Provided material: Begin

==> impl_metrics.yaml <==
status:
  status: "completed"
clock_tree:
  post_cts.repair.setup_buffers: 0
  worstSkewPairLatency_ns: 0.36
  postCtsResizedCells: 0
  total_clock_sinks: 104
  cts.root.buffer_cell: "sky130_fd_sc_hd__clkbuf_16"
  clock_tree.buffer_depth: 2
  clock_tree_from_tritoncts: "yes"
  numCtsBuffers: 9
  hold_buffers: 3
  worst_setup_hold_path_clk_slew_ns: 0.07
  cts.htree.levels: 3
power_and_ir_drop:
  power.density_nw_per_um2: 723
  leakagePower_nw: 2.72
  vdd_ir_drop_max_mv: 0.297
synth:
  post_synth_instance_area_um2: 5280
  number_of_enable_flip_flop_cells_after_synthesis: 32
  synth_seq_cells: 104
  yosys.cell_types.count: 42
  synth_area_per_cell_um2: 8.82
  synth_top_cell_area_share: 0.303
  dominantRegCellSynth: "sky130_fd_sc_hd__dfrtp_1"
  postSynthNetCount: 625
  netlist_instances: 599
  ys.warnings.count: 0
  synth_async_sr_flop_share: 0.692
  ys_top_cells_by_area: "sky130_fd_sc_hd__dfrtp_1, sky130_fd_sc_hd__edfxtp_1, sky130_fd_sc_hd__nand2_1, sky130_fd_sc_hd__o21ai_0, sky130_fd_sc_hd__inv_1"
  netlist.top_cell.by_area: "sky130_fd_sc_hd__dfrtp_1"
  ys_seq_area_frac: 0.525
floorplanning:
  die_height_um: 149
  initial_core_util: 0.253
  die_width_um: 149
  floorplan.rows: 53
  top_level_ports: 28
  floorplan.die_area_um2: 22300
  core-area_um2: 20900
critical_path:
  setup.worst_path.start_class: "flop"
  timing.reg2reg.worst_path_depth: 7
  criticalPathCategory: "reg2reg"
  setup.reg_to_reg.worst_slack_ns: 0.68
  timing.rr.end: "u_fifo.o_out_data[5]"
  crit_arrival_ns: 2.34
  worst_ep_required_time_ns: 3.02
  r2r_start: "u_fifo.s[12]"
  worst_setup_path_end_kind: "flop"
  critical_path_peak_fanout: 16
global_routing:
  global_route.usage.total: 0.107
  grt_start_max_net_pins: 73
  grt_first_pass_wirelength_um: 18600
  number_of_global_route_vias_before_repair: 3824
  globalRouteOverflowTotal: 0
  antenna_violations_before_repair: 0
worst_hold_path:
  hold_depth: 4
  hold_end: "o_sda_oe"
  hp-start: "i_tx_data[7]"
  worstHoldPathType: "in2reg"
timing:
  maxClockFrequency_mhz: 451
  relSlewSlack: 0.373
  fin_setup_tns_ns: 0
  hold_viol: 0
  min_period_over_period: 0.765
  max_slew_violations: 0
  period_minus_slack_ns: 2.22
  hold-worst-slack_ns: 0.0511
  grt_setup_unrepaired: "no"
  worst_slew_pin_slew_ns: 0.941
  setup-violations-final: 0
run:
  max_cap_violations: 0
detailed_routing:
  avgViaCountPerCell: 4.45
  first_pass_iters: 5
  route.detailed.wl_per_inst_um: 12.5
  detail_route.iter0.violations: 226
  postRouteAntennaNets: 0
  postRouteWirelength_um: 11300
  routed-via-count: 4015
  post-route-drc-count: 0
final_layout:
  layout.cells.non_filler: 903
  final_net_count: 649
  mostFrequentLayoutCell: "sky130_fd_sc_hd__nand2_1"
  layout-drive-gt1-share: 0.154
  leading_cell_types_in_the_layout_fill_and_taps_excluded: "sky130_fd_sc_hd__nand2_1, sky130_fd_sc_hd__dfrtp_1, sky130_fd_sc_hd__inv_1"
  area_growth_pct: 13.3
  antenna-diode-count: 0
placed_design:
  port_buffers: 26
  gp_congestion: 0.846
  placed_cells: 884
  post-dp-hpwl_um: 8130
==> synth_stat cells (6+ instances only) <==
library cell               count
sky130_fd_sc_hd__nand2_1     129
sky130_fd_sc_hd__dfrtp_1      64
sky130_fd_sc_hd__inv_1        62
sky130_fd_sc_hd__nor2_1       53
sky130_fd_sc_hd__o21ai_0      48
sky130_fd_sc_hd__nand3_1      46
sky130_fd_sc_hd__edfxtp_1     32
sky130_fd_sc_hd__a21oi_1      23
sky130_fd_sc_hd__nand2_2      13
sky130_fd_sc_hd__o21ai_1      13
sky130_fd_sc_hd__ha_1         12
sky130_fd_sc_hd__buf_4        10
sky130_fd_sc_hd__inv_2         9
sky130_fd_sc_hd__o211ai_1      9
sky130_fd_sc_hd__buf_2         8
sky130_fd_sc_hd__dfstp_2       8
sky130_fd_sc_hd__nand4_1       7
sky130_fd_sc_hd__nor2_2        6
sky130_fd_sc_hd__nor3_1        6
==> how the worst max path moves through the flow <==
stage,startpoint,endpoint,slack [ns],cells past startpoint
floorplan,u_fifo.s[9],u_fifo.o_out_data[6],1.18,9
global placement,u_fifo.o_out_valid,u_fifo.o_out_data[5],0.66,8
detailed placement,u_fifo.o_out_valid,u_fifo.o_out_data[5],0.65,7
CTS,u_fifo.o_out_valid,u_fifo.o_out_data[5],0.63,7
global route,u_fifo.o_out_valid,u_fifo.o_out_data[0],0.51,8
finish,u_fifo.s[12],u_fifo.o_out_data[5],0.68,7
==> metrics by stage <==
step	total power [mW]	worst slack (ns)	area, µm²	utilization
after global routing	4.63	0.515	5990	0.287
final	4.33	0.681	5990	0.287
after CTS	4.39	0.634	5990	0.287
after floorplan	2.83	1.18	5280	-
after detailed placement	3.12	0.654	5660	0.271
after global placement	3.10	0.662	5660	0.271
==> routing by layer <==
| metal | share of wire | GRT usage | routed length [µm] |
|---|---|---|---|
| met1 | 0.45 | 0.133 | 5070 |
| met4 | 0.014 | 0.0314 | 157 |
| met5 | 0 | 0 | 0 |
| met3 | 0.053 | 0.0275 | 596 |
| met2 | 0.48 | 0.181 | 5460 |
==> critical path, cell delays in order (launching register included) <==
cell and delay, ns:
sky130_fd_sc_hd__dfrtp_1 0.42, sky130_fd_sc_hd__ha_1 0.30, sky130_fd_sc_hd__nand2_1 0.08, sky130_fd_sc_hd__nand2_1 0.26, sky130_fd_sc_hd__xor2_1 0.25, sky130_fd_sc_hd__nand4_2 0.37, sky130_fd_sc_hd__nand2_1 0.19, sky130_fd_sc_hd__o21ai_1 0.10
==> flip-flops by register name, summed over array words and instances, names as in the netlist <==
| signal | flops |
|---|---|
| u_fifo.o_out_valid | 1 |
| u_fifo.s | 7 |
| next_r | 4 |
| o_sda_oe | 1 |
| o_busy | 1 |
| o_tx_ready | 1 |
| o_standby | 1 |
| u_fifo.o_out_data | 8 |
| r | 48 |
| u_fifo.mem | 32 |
--- src/pkg/cear_cfg.svh ---
`ifndef CEAR_CFG_SVH
`define CEAR_CFG_SVH

// Map geometry
`define CEAR_ADDR_W 20
`define CEAR_DATA_W 8
`define CEAR_PHASE_W 12
`define CEAR_NUM_CH 8
`define CEAR_NUM_QUAD_CH 4

// Register offsets
`define CEAR_OFF_PAIR_EN 20'h30011
`define CEAR_OFF_ERR_FLAGS 20'h30012
`define CEAR_OFF_ERR_EN 20'h30013
`define CEAR_OFF_QB_ALARM 20'h30014
`define CEAR_OFF_UNUSED 20'h30015
`define CEAR_OFF_RATE 20'h30016

// Writes that stay legal while the map is locked
`define CEAR_OFF_LOCK_KEY0 20'h30000
`define CEAR_OFF_LOCK_KEY1 20'h30001
`define CEAR_OFF_SCRATCH 20'h30002

// Field positions
`define CEAR_BIT_FRAME_OFS 0
`define CEAR_BIT_LOCKED_WR 1
`define CEAR_RATE_A_LSB 0
`define CEAR_RATE_B_LSB 2

// Reset values
`define CEAR_RST_FLAGS 2'h0
`define CEAR_RST_EN 2'h0
`define CEAR_RST_PAIR_EN 4'h0
`define CEAR_RST_ALARM 4'h0
`define CEAR_RST_RATE 4'h0

// Largest tolerated receive skew, in bytes
`define CEAR_MAX_SKEW_BYTES 12'h011

`endif

--- src/pkg/cear_pkg.sv ---
package cear_pkg;

  typedef struct packed {
    logic wr;
    logic rd;
    logic [19:0] addr;
    logic [7:0] wdata;
  } cear_bus_req_t;

  typedef enum logic [1:0] {
    CEAR_RATE_STS12_48 = 2'h0,
    CEAR_RATE_STS3 = 2'h2
  } cear_rate_t;

  typedef struct packed {
    logic [1:0] quad_b;
    logic [1:0] quad_a;
  } cear_rate_pair_t;

endpackage

--- src/core/cear_regs.sv ---
// How it works
// RULE1 - Flag frame offset when skew exceeds 17 bytes
// RULE2 - Receive skew is checked every cycle
// RULE3 - Error flags sticky, write one clears
// RULE4 - Locked map write elsewhere raises write error
// RULE5 - Enable bit 0 gates frame offset flag
// RULE6 - Enable bit 1 gates locked-write flag
// RULE7 - Quad B alarms read in bits 0-3
// RULE8 - Two-bit rate field per quad
// RULE9 - One alarm enable per channel pair
// RULE10 - Event output when enabled flag set
// RULE11 - Unused bits read zero, ignore writes
//
// Design decision made here: the plain strobed port.
`include "cear_cfg.svh"
`timescale 1ns/1ns
`default_nettype none

module cear_regs (
  input wire logic clk,
  input wire logic rst_n,
  input wire logic ce,
  input wire cear_pkg::cear_bus_req_t bus_req,
  output logic [7:0] rd_data,
  input wire logic map_unlocked,
  input wire logic [95:0] rx_phase,
  input wire logic [3:0] quad_b_alarm_raw,
  output logic [3:0] quad_b_alarm,
  output logic [1:0] quad_a_rate_select,
  output logic [1:0] quad_b_rate_select,
  output logic [3:0] pair_alarm_en,
  output logic err_event
);

  // Reset release
  logic rst_meta_reg;
  logic rst_sync_reg;

  always_ff @(posedge clk or negedge rst_n) begin
    if (!rst_n) begin
      rst_meta_reg <= 1'b0;
      rst_sync_reg <= 1'b0;
    end else begin
      rst_meta_reg <= 1'b1;
      rst_sync_reg <= rst_meta_reg;
    end
  end

  wire logic rst_int_n;
  assign rst_int_n = rst_sync_reg;

  // Address decode
  wire logic hit_pair_en;
  wire logic hit_flags;
  wire logic hit_en;
  wire logic hit_alarm;
  wire logic hit_rate;
  wire logic hit_key0;
  wire logic hit_key1;
  wire logic hit_scratch;

  assign hit_pair_en = bus_req.addr == `CEAR_OFF_PAIR_EN;
  assign hit_flags = bus_req.addr == `CEAR_OFF_ERR_FLAGS;
  assign hit_en = bus_req.addr == `CEAR_OFF_ERR_EN;
  assign hit_alarm = bus_req.addr == `CEAR_OFF_QB_ALARM;
  assign hit_rate = bus_req.addr == `CEAR_OFF_RATE;
  assign hit_key0 = bus_req.addr == `CEAR_OFF_LOCK_KEY0;
  assign hit_key1 = bus_req.addr == `CEAR_OFF_LOCK_KEY1;
  assign hit_scratch = bus_req.addr == `CEAR_OFF_SCRATCH;

  wire logic wr_pair_en;
  wire logic wr_flags;
  wire logic wr_en;
  wire logic wr_rate;

  assign wr_pair_en = bus_req.wr & hit_pair_en;
  assign wr_flags = bus_req.wr & hit_flags;
  assign wr_en = bus_req.wr & hit_en;
  assign wr_rate = bus_req.wr & hit_rate;

  // Receive skew: running min and max across all channels
  wire logic [11:0] ph [8];
  wire logic [11:0] run_min [8];
  wire logic [11:0] run_max [8];

  genvar g;
  generate
    for (g = 0; g < `CEAR_NUM_CH; g = g + 1) begin : g_ch
      assign ph[g] = rx_phase[g*`CEAR_PHASE_W +: `CEAR_PHASE_W];
      if (g == 0) begin : g_first
        assign run_min[g] = ph[g];
        assign run_max[g] = ph[g];
      end else begin : g_rest
        assign run_min[g] = (ph[g] < run_min[g-1]) ? ph[g] : run_min[g-1];
        assign run_max[g] = (ph[g] > run_max[g-1]) ? ph[g] : run_max[g-1];
      end
    end
  endgenerate

  // Registered once so the compare tree stays off the flag path
  logic [11:0] skew_reg;
  logic [11:0] skew_next;

  assign skew_next = run_max[`CEAR_NUM_CH-1] - run_min[`CEAR_NUM_CH-1];

  always_ff @(posedge clk or negedge rst_int_n) begin
    if (!rst_int_n) begin
      skew_reg <= 12'h000;
    end else if (ce) begin
      skew_reg <= skew_next; // [RULE2]
    end
  end

  wire logic skew_err;
  assign skew_err = skew_reg > `CEAR_MAX_SKEW_BYTES; // [RULE1] [RULE2]

  // Any write into the map, ours or not, except to the two key offsets and scratch, counts while locked
  wire logic locked_wr;
  assign locked_wr = bus_req.wr & ~map_unlocked & ~hit_key0 & ~hit_key1
                     & ~hit_scratch; // [RULE4]

  // Error flags
  logic [1:0] flags_reg;
  logic [1:0] flags_next;
  wire logic [1:0] flag_set;
  wire logic [1:0] flag_clr;

  assign flag_set[`CEAR_BIT_FRAME_OFS] = skew_err; // [RULE1]
  assign flag_set[`CEAR_BIT_LOCKED_WR] = locked_wr; // [RULE4]
  assign flag_clr = wr_flags ? bus_req.wdata[1:0] : 2'h0;

  // A set in the clearing cycle survives the clear
  assign flags_next = (flags_reg & ~flag_clr) | flag_set; // [RULE3]

  always_ff @(posedge clk or negedge rst_int_n) begin
    if (!rst_int_n) begin
      flags_reg <= `CEAR_RST_FLAGS;
    end else if (ce) begin
      flags_reg <= flags_next;
    end
  end

  // Error enables
  logic [1:0] en_reg;
  logic [1:0] en_next;

  assign en_next = wr_en ? bus_req.wdata[1:0] : en_reg; // [RULE5] [RULE6] [RULE11]

  always_ff @(posedge clk or negedge rst_int_n) begin
    if (!rst_int_n) begin
      en_reg <= `CEAR_RST_EN;
    end else if (ce) begin
      en_reg <= en_next;
    end
  end

  // Event output
  logic event_reg;
  wire logic event_next;
  wire logic ofs_live;
  wire logic lwr_live;

  assign ofs_live = flags_next[`CEAR_BIT_FRAME_OFS] & en_next[`CEAR_BIT_FRAME_OFS]; // [RULE5]
  assign lwr_live = flags_next[`CEAR_BIT_LOCKED_WR] & en_next[`CEAR_BIT_LOCKED_WR]; // [RULE6]
  assign event_next = ofs_live | lwr_live; // [RULE10]

  always_ff @(posedge clk or negedge rst_int_n) begin
    if (!rst_int_n) begin
      event_reg <= 1'b0;
    end else if (ce) begin
      event_reg <= event_next;
    end
  end

  assign err_event = event_reg;

  // Channel-pair alarm enables
  logic [3:0] pair_en_reg;
  logic [3:0] pair_en_next;

  assign pair_en_next = wr_pair_en ? bus_req.wdata[3:0] : pair_en_reg; // [RULE9]

  always_ff @(posedge clk or negedge rst_int_n) begin
    if (!rst_int_n) begin
      pair_en_reg <= `CEAR_RST_PAIR_EN;
    end else if (ce) begin
      pair_en_reg <= pair_en_next;
    end
  end

  assign pair_alarm_en = pair_en_reg;

  // Quad B consolidated alarms, masked per pair
  logic [3:0] alarm_reg;
  wire logic [3:0] alarm_next;

  assign alarm_next = quad_b_alarm_raw & pair_en_reg; // [RULE7] [RULE9]

  always_ff @(posedge clk or negedge rst_int_n) begin
    if (!rst_int_n) begin
      alarm_reg <= `CEAR_RST_ALARM;
    end else if (ce) begin
      alarm_reg <= alarm_next;
    end
  end

  assign quad_b_alarm = alarm_reg;

  // Rate select, one field per quad
  cear_pkg::cear_rate_pair_t rate_reg;
  cear_pkg::cear_rate_pair_t rate_next;

  // Undefined codes are kept as written; the quad logic decides
  assign rate_next = wr_rate ? bus_req.wdata[3:0] : rate_reg; // [RULE8]

  always_ff @(posedge clk or negedge rst_int_n) begin
    if (!rst_int_n) begin
      rate_reg <= `CEAR_RST_RATE;
    end else if (ce) begin
      rate_reg <= rate_next;
    end
  end

  assign quad_a_rate_select = rate_reg.quad_a; // [RULE8]
  assign quad_b_rate_select = rate_reg.quad_b; // [RULE8]

  // Read mux, unused bits and unmapped addresses give zero
  logic [7:0] rd_mux;

  always_comb begin
    rd_mux = 8'h00;
    if (bus_req.rd) begin
      case (1'b1)
        hit_pair_en: rd_mux = {4'h0, pair_en_reg};
        hit_flags: rd_mux = {6'h00, flags_reg}; // [RULE3] [RULE11]
        hit_en: rd_mux = {6'h00, en_reg}; // [RULE11]
        hit_alarm: rd_mux = {4'h0, alarm_reg}; // [RULE7]
        hit_rate: rd_mux = {4'h0, rate_reg}; // [RULE11]
        default: rd_mux = 8'h00;
      endcase
    end
  end

  // Data stand only in the cycle after the strobe
  logic [7:0] rd_data_reg;

  always_ff @(posedge clk or negedge rst_int_n) begin
    if (!rst_int_n) begin
      rd_data_reg <= 8'h00;
    end else if (ce) begin
      rd_data_reg <= rd_mux;
    end
  end

  assign rd_data = rd_data_reg;

endmodule

`default_nettype wire

--- config.mk ---
export PLATFORM = sky130hd
export DESIGN_NAME = cear_regs
export DESIGN_NICKNAME = d
export VERILOG_FILES = /design/src/pkg/cear_pkg.sv /design/src/core/cear_regs.sv
export VERILOG_INCLUDE_DIRS = /design/src /design/src/pkg
export SDC_FILE = /design/constraint.sdc
export NUM_CORES = 1
export LEC_CHECK = 0
export BUFFER_PORTS_ARGS = -buffer_cell sky130_fd_sc_hd__buf_2
export CORE_ASPECT_RATIO = 2
export CORE_MARGIN = 2
export CORE_UTILIZATION = 58
export DETAILED_ROUTE_END_ITERATION = 10
export PLACE_DENSITY = 0.83
export SLEW_MARGIN = 10
export SYNTH_ARGS = -nofsm -noshare
export SYNTH_HDL_FRONTEND = slang
export SYNTH_SLANG_ARGS = --single-unit
--- constraint.sdc ---
create_clock -name clk -period 1.25 [get_ports clk]
set_input_delay 0.0625 -clock clk [delete_from_list [all_inputs] [get_ports clk]]
set_output_delay 0.0625 -clock clk [all_outputs]
set_load 0.02 [all_outputs]
==> results of run 1 <==
[kinds of logic after synthesis]
kind of cell	count (synthesis)	synth area share (%)
AOI/OAI and AO/OA	311	24.6
xor gates and xnor gates	18	1.93
adders and majority gates	154	23.7
buffers and inverters	151	7.17
DFF	34	10.4
muxes	100	13.1
other	2	0.0922
and+or+nand+nor	312	18.9
[synthesized netlist by cell type, drive strengths merged (3+ instances only)]
cell	n	area share, %
inv	115	5.3
a21oi	90	5.7
nor3	18	1.2
o31ai	9	0.83
o2bb2ai	4	0.43
dfrtp	34	10
a311oi	3	0.32
nand2b	16	1.2
nor2b	19	1.5
or3	3	0.23
mux2	48	6.7
nor4	5	0.38
or2	3	0.23
mux2i	52	6.4
a211oi	5	0.52
xnor2	13	1.4
and4	6	0.64
nand2	87	4.0
or4	4	0.41
nand4	25	1.9
a31oi	10	0.77
a21boi	3	0.28
buf	8	0.58
a21o	36	3.3
nor2	81	3.7
a22o	3	0.32
nand3	24	1.5
clkbuf	27	1.2
xor2	5	0.54
o21a	25	2.3
o211ai	5	0.46
ha	151	23
and2	6	0.49
o21ai	80	4.9
and3	10	0.77
o21bai	4	0.37
a221oi	5	0.54
o2111a	3	0.43
[per-stage QoR]
step / hold WS [ps] / utilization (%) / instances / setup WS [ps]
after detailed placement: -147 / 87.2 / 1744 / -16100
after global placement: -152 / 87.2 / 1744 / -14880
after floorplan: -233 / - / 1085 / -13670
==> flow_summary.yaml, run 1 <==
outcome:
  tool.error: "[ERROR DPL-0033] detailed placement checks failed during check placement."
  lastStage: "clock tree synthesis (4_1_cts)"
  status: "stopped before the end"
die:
  rows: 61
  ioPinCount: 155
  die_w_um: 87.8
  start_util_pct: 59.0
  die_height_um: 172
logic_synthesis:
  netlist_area_um2: 8150
  ys_types: 79
  synth_ff_type: "dfrtp_1"
  ys_warn_count: 0
  async_flop_share_pct: 100
  synth-seq-cells: 34
  syn_inst: 1082
  syn_avg_cell_area_um2: 7.53
  synth_edf_count: 0
  synth_seq_area_share_pct: 10.4
cts:
  clock_sinks: 34
  htree_levels: 2
  cts_hold_buf: 1
  clk_path_buf_depth: 2
  ctsResizeCount: 177
  cts_buffers: 5
  cts_root_buf: "clkbuf_16"
  post_cts_buffers: 80
placement:
  detailed_place_hpwl_um: 32500
  placement.io_buffers: 146
  placed_cell_area_um2: 12000
  gp_congestion: 1.05
==> run 2, diff against run 1 <==
--- a/config.mk
+++ b/config.mk
@@ -7,11 +7,10 @@
 export NUM_CORES = 1
 export LEC_CHECK = 0
 export BUFFER_PORTS_ARGS = -buffer_cell sky130_fd_sc_hd__buf_2
-export CORE_ASPECT_RATIO = 2
 export CORE_MARGIN = 2
-export CORE_UTILIZATION = 58
+export CORE_UTILIZATION = 40
 export DETAILED_ROUTE_END_ITERATION = 10
-export PLACE_DENSITY = 0.83
+export PLACE_DENSITY_LB_ADDON = 0.15
 export SLEW_MARGIN = 10
 export SYNTH_ARGS = -nofsm -noshare
 export SYNTH_HDL_FRONTEND = slang
==> flow_summary.yaml, run 2 <==
power:
  clock_power_share_pct: 3.2
  p_comb_share_pct: 92.9
  p_int_mw: 22.1
  max-vdd-ir-drop_mv: 2.95
  p_sw_share_pct: 43.0
  total_leakage_power_nw: 7.63
  cellPowerDensity_nw_per_um2: 2600
  pwr-share-seq_pct: 3.9
  power_switching_mw: 16.7
  power_mw: 38.8
global_route:
  grt_pass1_wl_um: 51500
  grt-ovfl-total: 0
  grt_antenna_before_repair: 0
  grt_max_degree: 33
  track_usage_pct: 28.9
  grt_pass1_vias: 10714
worst_setup_path:
  crit_type: "primary input to register"
  crit_family: "compound AO/OA/AOI/OAI gates"
  end_kind: "register"
  reg2reg_depth: 6
  reg2reg_from: "skew_reg[3]$_DFFE_PN0P_"
  cp_num_cells: 96
  critPathMaxStageDelay_ps: 540
  critPathMostFrequentCell: "buf_4"
  r2r-end: "err_event$_DFFE_PN0P_"
  crit_path_max_fanout: 16
  r2r_setup_slack_ps: -230
  cp_slowest_cell: "or4_4"
  worst_setup_path_start_kind: "primary input"
  path_buf_inv: 28
  required_ps: 1440
  cp_data_arrival_time_ps: 15440
die:
  core_um2: 20100
  dieArea_um2: 21500
  ioPinCount: 155
  die_height_um: 147
  die_w_um: 147
  start_util_pct: 40.5
  rows: 52
finish:
  final_common_cell: "buf_4"
  largest_reg_flops: 11
  final_layout_size_suffix_gt1_share_pct: 53.9
  mostFrequentLayoutCells: "buf_4 (504), buf_2 (133), ha_1 (115), inv_1 (97), nand2_1 (78)"
  syn_to_final_growth_pct: 82.6
  utilization_pct: 74.0
  antennaDiodeCount: 0
  finalNetCount: 2026
logic_synthesis:
  ys_top_cells_by_count: "ha_1 (151), inv_1 (115), a21oi_1 (89)"
  synthXorXnorAreaFrac_pct: 1.93
  synth_fa_ha_area_share_pct: 23.7
  async_flop_share_pct: 100
  yosysMostFrequentCell: "ha_1"
  synth-compound-area-share_pct: 24.6
  synth-seq-cells: 34
  synthMuxAreaShare_pct: 13.1
  synth_ff_type: "dfrtp_1"
  synthSimpleGateAreaFrac_pct: 18.9
  synth_area_leader_cell: "ha_1"
  syn_avg_cell_area_um2: 7.53
  ys_warn_count: 0
  synth_area_leaders: "ha_1 (23%), dfrtp_1 (10%), mux2i_1 (6.4%)"
  synth_top_family_by_area: "compound AO/OA/AOI/OAI gates"
  synth_top_area_share_pct: 23.2
  synth_edf_count: 0
  netlist_area_um2: 8150
  syn_inst: 1082
  ys_types: 79
  synth_seq_area_share_pct: 10.4
timing:
  fin_crit_sh_pct: 1220
  drv_slew: 0
  rsz0062_at_grt: "yes"
  skew_ps: 5.27
  relSlewSlack_pct: 60.0
  fin_ws_ps: -14000
  setup_viol: 28
  period_needed_ps: 15250
  tightest_slew_ps: 600
  fmax_ghz: 0.0656
  hold_viol_final: 0
cts:
  clk_pin_slew_ps: 50
  tritoncts: "built"
  clk_latency_ps: 280
  clk_path_buf_depth: 2
  cts_root_buf: "clkbuf_16"
  htree_levels: 2
  cts_buffers: 5
  clock_sinks: 34
placement:
  placement.io_buffers: 146
  detailed_place_hpwl_um: 25300
  gp_congestion: 0.923
  pre_cts_ws_ps: -14910
min_path:
  holdPathStages: 3
  hp-start: "quad_b_alarm_raw[0]"
  min_to: "quad_b_alarm[0]$_DFFE_PN0P_"
  hold_class: "primary input to register"
drt:
  drc: 0
  drt_first_iter_violations: 506
  routed_via_density: 5.31
  routed-via-count: 10680
  wire_per_inst_um: 16.9
  dr.pass1.iters: 5
  antenna_left: 0
  postRouteWirelength_um: 34100
outcome:
  status: "finished, violations left"
  violations: "negative setup slack"
flow_run:
  max-cap-violations: 0
## run 2: cell counts after synthesis
No cell type changed its count.
## run 2: through the flow
stage                     area [um^2]  instances  setup TNS, ps  hold slack [ps]
after detailed placement        12600       1888        -169700             -147
after global placement          12600       1888        -167500             -149
final                           14900       2011        -154470             33.7
after global routing            14900       2011        -162880             36.6
after floorplan                  8640       1085        -151160             -233
after CTS                       14100       1977        -150350             32.9
## run 2: worst max path at each step
stage | start | endpoint
finish | rx_phase[4] | skew_reg[11]$_DFFE_PN0P_
global route | rx_phase[7] | skew_reg[11]$_DFFE_PN0P_
CTS | rx_phase[6] | skew_reg[11]$_DFFE_PN0P_
detailed placement | rx_phase[7] | skew_reg[10]$_DFFE_PN0P_
global placement | rx_phase[7] | skew_reg[11]$_DFFE_PN0P_
floorplan | rx_phase[11] | skew_reg[11]$_DFFE_PN0P_
## run 2: logic make-up after synthesis
kind of cell,count (synthesis)
fa+ha+maj,154
simple gates,312
other cells,2
buf+inv,151
xor+xnor,18
compound gates,311
flops,34
mux,100
## run 2: power by group through the flow
stage / registers, mW / logic (mW) / clock network [mW]
floorplan: 1.49 / 16.4 / 0
finish: 1.52 / 36.0 / 1.25
CTS: 1.51 / 32.8 / 1.25
detailed placement: 1.52 / 28.4 / 0
global placement: 1.51 / 27.9 / 0
global route: 1.54 / 38.7 / 1.31
## run 2: worst min-delay path, stage by stage
cell and delay [ps]:
buf_2 80, nand3_1 60, o21ai_0 70
## run 2: final cells by class
| cell class | count | area (um^2) |
|---|---|---|
| repair buffers | 683 | 5030 |
| fillers | 1457 | 5220 |
| clock buffers | 6 | 139 |
| well taps | 270 | 338 |
| inverters | 116 | 468 |
| clock inverters | 2 | 12.5 |
| flip-flops and latches | 34 | 851 |
| multi-input cells | 900 | 8040 |
## run 2: timing repair
item | CTS | global route
cloned | 1 | 1
resized for setup | 153 | 104
pin swaps | 77 | 98
hold endpoints to repair | 2 | 0
endpoints found under the setup margin | 28 | 28
setup buffers | 82 | 37
hold buffers | 1 | 0
## run 2: layer usage
| metal | wire [um] | vias up | track usage [%] |
|---|---|---|---|
| met2 | 17500 | 287 | 54.3 |
| met4 | 1350 | 0 | 9.56 |
| li1 | - | 5268 | - |
| met1 | 14200 | 5035 | 34.7 |
| met5 | 0 | - | 0 |
| met3 | 1070 | 90 | 2.17 |
(Power assumes the default switching activity.)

Provided material: End

Reproduce only the lines from the top of the material through the one bearing "post_synth_instance_area_um2: 5280", each exactly as it stands.

**Exercise response**
==> impl_metrics.yaml <==
status:
  status: "completed"
clock_tree:
  post_cts.repair.setup_buffers: 0
  worstSkewPairLatency_ns: 0.36
  postCtsResizedCells: 0
  total_clock_sinks: 104
  cts.root.buffer_cell: "sky130_fd_sc_hd__clkbuf_16"
  clock_tree.buffer_depth: 2
  clock_tree_from_tritoncts: "yes"
  numCtsBuffers: 9
  hold_buffers: 3
  worst_setup_hold_path_clk_slew_ns: 0.07
  cts.htree.levels: 3
power_and_ir_drop:
  power.density_nw_per_um2: 723
  leakagePower_nw: 2.72
  vdd_ir_drop_max_mv: 0.297
synth:
  post_synth_instance_area_um2: 5280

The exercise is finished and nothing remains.